The are conditionals in standard music notation, at least ones that involve "executing different code" based on the value of a loop counter.

njharman · on Aug 2, 2013

Don't Lisp much do you?

Code is data and vice versa. Look up what the acronym JSON means sometime.

nonchalance · on Aug 2, 2013

Code is data but data isn't necessarily code. Even in Lisp.

TeMPOraL · on Aug 2, 2013

The difference is one of interpretation, not of representation; i.e. it's determined by an application, above parser level. When looking just at the written down form, data and code are the same thing.

Code more Lisp and read more Hofstadter ;).

dragonwriter · on Aug 2, 2013

> Data is not code

All code is data, but not all data is code.

wissler · on Aug 2, 2013

Nonsense. This is just more arrogance.

JSON is code because I use it as code. It's not your business to tell me it's not code -- you haven't seen how I'm using it. And don't go chirping that I should only do things your way, it's none of your god damned business what I'm using it for.

Further, if JSON was really only data, then it's an incredibly stupid way to store data, given that it has a human-readable syntax that the computer can only deal with after it's been parsed. As data, it's bloated and inefficient. To the extent that JSON is a good format, it's code. To the extent that it's data, it's not a good format.

DominikR · on Aug 2, 2013

A fork can be a spoon for you, if you choose to use it that way. Nobody is telling you what you are supposed to use it for, but still JSON was designed as data format.

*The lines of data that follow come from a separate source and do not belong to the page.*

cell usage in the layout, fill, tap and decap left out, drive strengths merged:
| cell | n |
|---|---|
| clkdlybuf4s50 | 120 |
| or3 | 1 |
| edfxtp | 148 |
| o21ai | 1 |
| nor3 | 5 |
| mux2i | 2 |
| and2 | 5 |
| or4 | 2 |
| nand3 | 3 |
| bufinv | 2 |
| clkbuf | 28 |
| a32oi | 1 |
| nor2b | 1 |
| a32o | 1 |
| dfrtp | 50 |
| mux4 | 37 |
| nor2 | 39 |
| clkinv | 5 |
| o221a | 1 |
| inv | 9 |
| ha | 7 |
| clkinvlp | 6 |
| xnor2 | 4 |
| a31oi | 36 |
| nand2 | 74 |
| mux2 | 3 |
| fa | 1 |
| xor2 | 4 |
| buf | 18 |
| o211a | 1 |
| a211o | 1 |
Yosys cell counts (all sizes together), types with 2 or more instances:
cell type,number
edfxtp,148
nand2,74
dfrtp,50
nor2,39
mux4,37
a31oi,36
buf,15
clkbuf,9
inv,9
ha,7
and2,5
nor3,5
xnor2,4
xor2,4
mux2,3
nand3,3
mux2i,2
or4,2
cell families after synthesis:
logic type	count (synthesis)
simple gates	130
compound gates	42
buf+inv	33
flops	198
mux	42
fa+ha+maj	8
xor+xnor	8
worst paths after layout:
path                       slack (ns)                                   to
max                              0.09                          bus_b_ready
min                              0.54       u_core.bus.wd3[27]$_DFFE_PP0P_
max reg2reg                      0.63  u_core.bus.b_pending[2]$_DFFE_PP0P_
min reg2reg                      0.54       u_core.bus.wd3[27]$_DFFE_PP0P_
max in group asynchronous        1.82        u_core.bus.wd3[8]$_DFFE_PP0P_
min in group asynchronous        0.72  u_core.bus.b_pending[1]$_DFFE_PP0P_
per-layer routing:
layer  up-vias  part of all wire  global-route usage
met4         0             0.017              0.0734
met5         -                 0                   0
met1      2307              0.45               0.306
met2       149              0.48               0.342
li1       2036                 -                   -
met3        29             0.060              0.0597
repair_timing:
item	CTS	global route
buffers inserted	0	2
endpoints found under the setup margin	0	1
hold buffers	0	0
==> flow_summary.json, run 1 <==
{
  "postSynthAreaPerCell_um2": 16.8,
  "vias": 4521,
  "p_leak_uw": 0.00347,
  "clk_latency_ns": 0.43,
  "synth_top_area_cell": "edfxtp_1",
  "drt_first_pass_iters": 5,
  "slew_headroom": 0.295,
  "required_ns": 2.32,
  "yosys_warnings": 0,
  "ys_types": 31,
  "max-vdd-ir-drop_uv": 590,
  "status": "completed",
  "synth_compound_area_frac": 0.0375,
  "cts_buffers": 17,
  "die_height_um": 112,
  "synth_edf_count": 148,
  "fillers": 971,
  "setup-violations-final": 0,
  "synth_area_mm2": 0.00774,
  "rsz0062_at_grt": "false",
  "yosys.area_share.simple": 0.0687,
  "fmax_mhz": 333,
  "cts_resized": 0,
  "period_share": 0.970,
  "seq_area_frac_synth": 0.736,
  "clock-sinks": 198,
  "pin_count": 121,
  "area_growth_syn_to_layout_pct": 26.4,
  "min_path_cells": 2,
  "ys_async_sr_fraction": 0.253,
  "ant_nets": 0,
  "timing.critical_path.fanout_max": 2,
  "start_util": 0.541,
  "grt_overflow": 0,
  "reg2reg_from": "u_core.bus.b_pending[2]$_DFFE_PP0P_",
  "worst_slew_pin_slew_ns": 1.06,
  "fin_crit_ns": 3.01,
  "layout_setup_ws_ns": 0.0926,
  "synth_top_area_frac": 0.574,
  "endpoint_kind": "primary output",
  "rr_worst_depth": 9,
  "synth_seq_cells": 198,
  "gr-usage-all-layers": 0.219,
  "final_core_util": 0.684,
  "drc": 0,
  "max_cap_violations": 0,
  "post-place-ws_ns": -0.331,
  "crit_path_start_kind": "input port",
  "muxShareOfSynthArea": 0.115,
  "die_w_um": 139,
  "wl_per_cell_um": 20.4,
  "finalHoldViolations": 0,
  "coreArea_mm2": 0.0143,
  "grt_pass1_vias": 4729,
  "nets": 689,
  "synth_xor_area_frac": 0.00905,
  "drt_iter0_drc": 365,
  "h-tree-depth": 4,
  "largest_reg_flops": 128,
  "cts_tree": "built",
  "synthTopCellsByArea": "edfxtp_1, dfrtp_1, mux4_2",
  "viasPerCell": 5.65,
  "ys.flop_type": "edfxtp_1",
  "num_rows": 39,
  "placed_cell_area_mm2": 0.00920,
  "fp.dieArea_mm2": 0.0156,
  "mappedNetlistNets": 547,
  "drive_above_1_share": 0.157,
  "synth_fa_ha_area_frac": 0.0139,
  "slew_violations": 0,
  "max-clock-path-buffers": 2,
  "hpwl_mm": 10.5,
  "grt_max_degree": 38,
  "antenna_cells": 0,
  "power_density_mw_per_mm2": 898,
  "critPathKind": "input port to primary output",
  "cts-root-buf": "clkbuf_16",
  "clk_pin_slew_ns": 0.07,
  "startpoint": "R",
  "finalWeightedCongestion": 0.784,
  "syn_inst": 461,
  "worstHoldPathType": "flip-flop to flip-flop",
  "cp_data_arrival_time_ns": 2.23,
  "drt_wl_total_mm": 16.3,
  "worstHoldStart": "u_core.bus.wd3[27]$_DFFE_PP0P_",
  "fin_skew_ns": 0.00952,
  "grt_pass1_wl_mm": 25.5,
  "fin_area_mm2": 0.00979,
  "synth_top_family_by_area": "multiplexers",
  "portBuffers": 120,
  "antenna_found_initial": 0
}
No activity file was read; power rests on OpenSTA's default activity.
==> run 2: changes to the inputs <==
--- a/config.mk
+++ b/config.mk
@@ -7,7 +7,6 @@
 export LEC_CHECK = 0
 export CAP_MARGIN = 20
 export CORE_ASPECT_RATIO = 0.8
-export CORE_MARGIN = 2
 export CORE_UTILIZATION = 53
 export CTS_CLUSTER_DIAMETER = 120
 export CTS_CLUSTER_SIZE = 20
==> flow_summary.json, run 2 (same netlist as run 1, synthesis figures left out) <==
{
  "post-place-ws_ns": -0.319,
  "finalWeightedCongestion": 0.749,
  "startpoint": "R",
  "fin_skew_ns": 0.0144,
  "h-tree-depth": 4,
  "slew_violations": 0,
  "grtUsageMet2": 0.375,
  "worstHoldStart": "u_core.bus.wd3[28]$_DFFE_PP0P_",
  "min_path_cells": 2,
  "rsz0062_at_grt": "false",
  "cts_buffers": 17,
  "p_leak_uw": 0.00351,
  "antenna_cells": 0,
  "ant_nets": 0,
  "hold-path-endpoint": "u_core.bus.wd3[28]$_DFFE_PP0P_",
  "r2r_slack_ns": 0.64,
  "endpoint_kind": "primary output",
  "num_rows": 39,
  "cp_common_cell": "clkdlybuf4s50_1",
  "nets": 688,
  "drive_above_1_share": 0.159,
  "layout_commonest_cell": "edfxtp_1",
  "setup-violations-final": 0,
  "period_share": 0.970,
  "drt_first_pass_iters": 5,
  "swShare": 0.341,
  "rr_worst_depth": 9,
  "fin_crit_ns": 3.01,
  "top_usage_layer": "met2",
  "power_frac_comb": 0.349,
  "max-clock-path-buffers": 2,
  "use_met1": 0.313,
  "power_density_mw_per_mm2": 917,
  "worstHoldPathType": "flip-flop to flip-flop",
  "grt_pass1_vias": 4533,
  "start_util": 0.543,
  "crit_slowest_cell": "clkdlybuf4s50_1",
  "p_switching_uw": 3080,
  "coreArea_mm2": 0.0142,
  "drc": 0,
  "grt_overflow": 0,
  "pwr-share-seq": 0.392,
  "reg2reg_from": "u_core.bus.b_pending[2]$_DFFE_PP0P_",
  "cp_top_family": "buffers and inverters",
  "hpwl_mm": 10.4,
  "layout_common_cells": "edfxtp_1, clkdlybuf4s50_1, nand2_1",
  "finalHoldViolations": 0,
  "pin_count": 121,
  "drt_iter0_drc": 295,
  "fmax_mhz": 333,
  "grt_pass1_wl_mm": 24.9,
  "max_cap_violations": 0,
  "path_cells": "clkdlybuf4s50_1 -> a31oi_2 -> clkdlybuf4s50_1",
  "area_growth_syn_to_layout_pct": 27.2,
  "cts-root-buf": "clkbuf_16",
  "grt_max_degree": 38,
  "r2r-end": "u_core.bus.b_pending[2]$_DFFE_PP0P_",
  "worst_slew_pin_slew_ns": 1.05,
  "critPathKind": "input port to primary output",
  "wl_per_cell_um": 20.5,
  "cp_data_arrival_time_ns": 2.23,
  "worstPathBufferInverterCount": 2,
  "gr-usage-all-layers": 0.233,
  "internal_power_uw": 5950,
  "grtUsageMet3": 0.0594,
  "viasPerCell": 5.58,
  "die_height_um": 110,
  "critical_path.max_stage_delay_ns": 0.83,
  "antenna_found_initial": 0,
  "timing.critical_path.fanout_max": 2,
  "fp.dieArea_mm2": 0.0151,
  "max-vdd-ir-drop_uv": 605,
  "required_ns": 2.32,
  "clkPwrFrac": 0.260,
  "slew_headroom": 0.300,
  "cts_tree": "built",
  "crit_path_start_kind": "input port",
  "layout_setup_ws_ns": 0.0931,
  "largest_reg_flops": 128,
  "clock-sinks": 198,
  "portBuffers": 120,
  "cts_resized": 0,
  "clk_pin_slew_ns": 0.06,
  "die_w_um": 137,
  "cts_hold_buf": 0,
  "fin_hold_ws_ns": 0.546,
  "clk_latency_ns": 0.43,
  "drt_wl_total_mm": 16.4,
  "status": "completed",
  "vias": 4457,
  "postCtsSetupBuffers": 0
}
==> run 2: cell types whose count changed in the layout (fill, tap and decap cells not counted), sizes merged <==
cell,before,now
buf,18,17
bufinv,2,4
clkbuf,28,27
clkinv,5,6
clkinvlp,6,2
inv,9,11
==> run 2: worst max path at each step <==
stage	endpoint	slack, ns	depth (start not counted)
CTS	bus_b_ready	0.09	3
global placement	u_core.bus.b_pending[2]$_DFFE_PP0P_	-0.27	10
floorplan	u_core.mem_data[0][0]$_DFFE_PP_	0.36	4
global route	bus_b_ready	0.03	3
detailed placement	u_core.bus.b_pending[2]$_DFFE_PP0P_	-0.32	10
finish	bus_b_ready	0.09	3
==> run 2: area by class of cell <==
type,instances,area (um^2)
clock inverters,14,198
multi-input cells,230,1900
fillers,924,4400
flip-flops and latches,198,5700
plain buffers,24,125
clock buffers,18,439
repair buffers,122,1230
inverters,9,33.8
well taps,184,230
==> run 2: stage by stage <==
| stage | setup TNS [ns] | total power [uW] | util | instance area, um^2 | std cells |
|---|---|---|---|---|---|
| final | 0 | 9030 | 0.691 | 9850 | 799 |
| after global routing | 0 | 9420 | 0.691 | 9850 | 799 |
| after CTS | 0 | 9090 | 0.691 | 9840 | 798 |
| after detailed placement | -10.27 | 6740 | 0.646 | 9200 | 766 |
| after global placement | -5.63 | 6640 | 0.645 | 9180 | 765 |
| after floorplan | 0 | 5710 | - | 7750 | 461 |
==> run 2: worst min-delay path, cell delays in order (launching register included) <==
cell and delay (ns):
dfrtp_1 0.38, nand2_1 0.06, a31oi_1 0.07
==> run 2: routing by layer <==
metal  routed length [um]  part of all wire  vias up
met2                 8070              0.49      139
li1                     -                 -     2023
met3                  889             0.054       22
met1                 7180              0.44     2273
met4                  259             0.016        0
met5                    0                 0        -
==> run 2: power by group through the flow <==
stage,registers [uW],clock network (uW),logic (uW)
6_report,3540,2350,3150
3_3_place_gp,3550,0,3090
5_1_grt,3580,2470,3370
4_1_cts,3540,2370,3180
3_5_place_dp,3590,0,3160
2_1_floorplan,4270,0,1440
[src/rtl/eae_seq_unit.sv]
// Multi-cycle PDP-8 Extended Arithmetic Element: MUL, DVI, NMI, SHL, ASR and LSR
// on the {AC,MQ} pair, one bit per clock, with a start/done handshake.
module eae_seq_unit #(
    parameter int WIDTH    = 12,
    parameter int SC_WIDTH = 5
) (
    input  logic                clock,
    input  logic                reset,
    input  logic                start,
    input  logic [2:0]          op,
    input  logic [WIDTH-1:0]    ac_in,
    input  logic [WIDTH-1:0]    mq_in,
    input  logic                link_in,
    input  logic [WIDTH-1:0]    operand,
    output logic                busy,
    output logic                done,
    output logic [WIDTH-1:0]    ac_out,
    output logic [WIDTH-1:0]    mq_out,
    output logic                link_out,
    output logic [SC_WIDTH-1:0] sc_out
);

    // Step counter must hold both WIDTH (MUL/DVI) and the largest shift count.
    localparam int CNT_W = (SC_WIDTH > $clog2(WIDTH + 1)) ? SC_WIDTH : $clog2(WIDTH + 1);
    localparam logic [CNT_W-1:0]    CNT_ONE = CNT_W'(1);
    localparam logic [SC_WIDTH-1:0] SC_ONE  = SC_WIDTH'(1);

    localparam logic [2:0] OP_MUL = 3'd1;
    localparam logic [2:0] OP_DVI = 3'd2;
    localparam logic [2:0] OP_NMI = 3'd3;
    localparam logic [2:0] OP_SHL = 3'd4;
    localparam logic [2:0] OP_ASR = 3'd5;
    localparam logic [2:0] OP_LSR = 3'd6;

    typedef enum logic [1:0] {IDLE, RUN, DONE} state_t;

    state_t              state_reg, state_next;
    logic [2:0]          op_reg, op_next;
    logic [WIDTH-1:0]    opd_reg, opd_next;
    logic [WIDTH-1:0]    ac_reg, ac_next;
    logic [WIDTH-1:0]    mq_reg, mq_next;
    logic                link_reg, link_next;
    logic                sign_reg, sign_next;
    logic [CNT_W-1:0]    cnt_reg, cnt_next;
    logic [SC_WIDTH-1:0] sc_reg, sc_next;

    logic                last;
    logic                nmi_stop_now;
    logic                is_shift;
    logic [CNT_W-1:0]    shift_cnt;
    logic [WIDTH:0]      mul_sum;
    logic [WIDTH:0]      div_rem;
    logic                div_q;

    assign nmi_stop_now = (ac_reg[WIDTH-1] != ac_reg[WIDTH-2]) ||
                          ({ac_reg[WIDTH-3:0], mq_reg} == '0);
    assign is_shift     = (op == OP_SHL) || (op == OP_ASR) || (op == OP_LSR);
    assign shift_cnt    = CNT_W'(operand[SC_WIDTH-1:0]);

    assign busy = (state_reg == RUN);
    assign done = (state_reg == DONE);

    always_comb begin
        state_next = state_reg;
        op_next    = op_reg;
        opd_next   = opd_reg;
        ac_next    = ac_reg;
        mq_next    = mq_reg;
        link_next  = link_reg;
        sign_next  = sign_reg;
        cnt_next   = cnt_reg;
        sc_next    = sc_reg;
        last       = 1'b0;
        mul_sum    = '0;
        div_rem    = '0;
        div_q      = 1'b0;

        case (state_reg)
            RUN: begin
                if (op_reg == OP_NMI) begin
                    // Stop test before each shift; re-test the shifted value so the
                    // final shift and the completion share one edge.
                    if (nmi_stop_now) begin
                        last = 1'b1;
                    end else begin
                        {ac_next, mq_next} = {ac_reg[WIDTH-2:0], mq_reg, 1'b0};
                        sc_next = sc_reg + SC_ONE;
                        last = (ac_next[WIDTH-1] != ac_next[WIDTH-2]) ||
                               ({ac_next[WIDTH-3:0], mq_next} == '0);
                    end
                end else if (cnt_reg == '0) begin
                    last = 1'b1;
                end else begin
                    cnt_next = cnt_reg - CNT_ONE;
                    last     = (cnt_reg == CNT_ONE);
                    case (op_reg)
                        OP_MUL: begin
                            mul_sum = {1'b0, ac_reg} + (mq_reg[0] ? {1'b0, opd_reg} : '0);
                            ac_next = mul_sum[WIDTH:1];
                            mq_next = {mul_sum[0], mq_reg[WIDTH-1:1]};
                        end
                        OP_DVI: begin
                            div_rem = {ac_reg, mq_reg[WIDTH-1]};
                            if (div_rem >= {1'b0, opd_reg}) begin
                                div_rem = div_rem - {1'b0, opd_reg};
                                div_q   = 1'b1;
                            end
                            ac_next = div_rem[WIDTH-1:0];
                            mq_next = {mq_reg[WIDTH-2:0], div_q};
                        end
                        OP_SHL: begin
                            link_next = ac_reg[WIDTH-1];
                            {ac_next, mq_next} = {ac_reg[WIDTH-2:0], mq_reg, 1'b0};
                        end
                        OP_ASR: {ac_next, mq_next} = {sign_reg, ac_reg, mq_reg[WIDTH-1:1]};
                        OP_LSR: {ac_next, mq_next} = {1'b0, ac_reg, mq_reg[WIDTH-1:1]};
                        default: ;
                    endcase
                end
                if (last) state_next = DONE;
            end
            default: begin
                if (state_reg == DONE) state_next = IDLE;
                if (start) begin
                    state_next = RUN;
                    op_next    = op;
                    opd_next   = operand;
                    ac_next    = ac_in;
                    mq_next    = mq_in;
                    sign_next  = ac_in[WIDTH-1];
                    sc_next    = '0;
                    cnt_next   = '0;
                    link_next  = link_in;
                    if (op == OP_MUL) begin
                        cnt_next  = CNT_W'(WIDTH);
                        link_next = 1'b0;
                    end else if (op == OP_DVI) begin
                        // Overflow (including divide by zero) completes with zero steps.
                        link_next = (ac_in >= operand);
                        cnt_next  = (ac_in >= operand) ? '0 : CNT_W'(WIDTH);
                    end else if (is_shift && shift_cnt != '0) begin
                        cnt_next  = shift_cnt;
                        link_next = (op == OP_ASR) ? ac_in[WIDTH-1] : 1'b0;
                    end
                end
            end
        endcase
    end

    always_ff @(posedge clock) begin
        if (reset) begin
            state_reg <= IDLE;
            op_reg    <= '0;
            opd_reg   <= '0;
            ac_reg    <= '0;
            mq_reg    <= '0;
            link_reg  <= 1'b0;
            sign_reg  <= 1'b0;
            cnt_reg   <= '0;
            sc_reg    <= '0;
            ac_out    <= '0;
            mq_out    <= '0;
            link_out  <= 1'b0;
            sc_out    <= '0;
        end else begin
            state_reg <= state_next;
            op_reg    <= op_next;
            opd_reg   <= opd_next;
            ac_reg    <= ac_next;
            mq_reg    <= mq_next;
            link_reg  <= link_next;
            sign_reg  <= sign_next;
            cnt_reg   <= cnt_next;
            sc_reg    <= sc_next;
            if (state_reg == RUN && last) begin
                ac_out   <= ac_next;
                mq_out   <= mq_next;
                link_out <= link_next;
                sc_out   <= (op_reg == OP_NMI) ? sc_next : '0;
            end
        end
    end

endmodule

If you don't like the format or feel that JSON is too restrictive/bad feel free to extend it or create your own format from scratch.

TeMPOraL · on Aug 2, 2013

> still JSON was designed as data format

While I don't think that comments belong in JSON, I don't agree JSON is designed as "data and not code" format. Trees of tokens are actually the natural format for writing code (also known as Abstract Syntax Trees, AST) and the data/code distinction is really, really blury when those two meet together, so it's only to be expected that people will end up coding in JSON (what are the 'build definition' files for various build tools / package managers, if not very simple programs)?

IanCal · on Aug 2, 2013

You can use a screwdriver as a hammer all you want, it's not going to make it a good idea. This isn't a free speech issue.

> Further, if JSON was really only data, then it's an incredibly stupid way to store data, given that it has a human-readable syntax that the computer can only deal with after it's been parsed. As data, it's bloated and inefficient.

So use something else. Also, a computer can only read any file after it's been parsed in some way. I'm not really sure what you're suggesting as an alternative.

> To the extent that JSON is a good format, it's code

Is it executable? Is it turing complete?

TeMPOraL · on Aug 2, 2013

> Is it executable? Is it turing complete?

It represents groups of more-less arbitrary tokens as trees, therefore it's a natural format for code representation as it's equivalent to an AST, therefore it's trivial to attach a basic execution context with if and lambda defined, and now it's executable and turing-complete.

IanCal · on Aug 6, 2013

So any indented text file would be considered code?

dragonwriter · on Aug 2, 2013

> JSON is code because I use it as code

You could use JSON as code, but that's somewhat silly, because there's already a superset of JSON designed for that use.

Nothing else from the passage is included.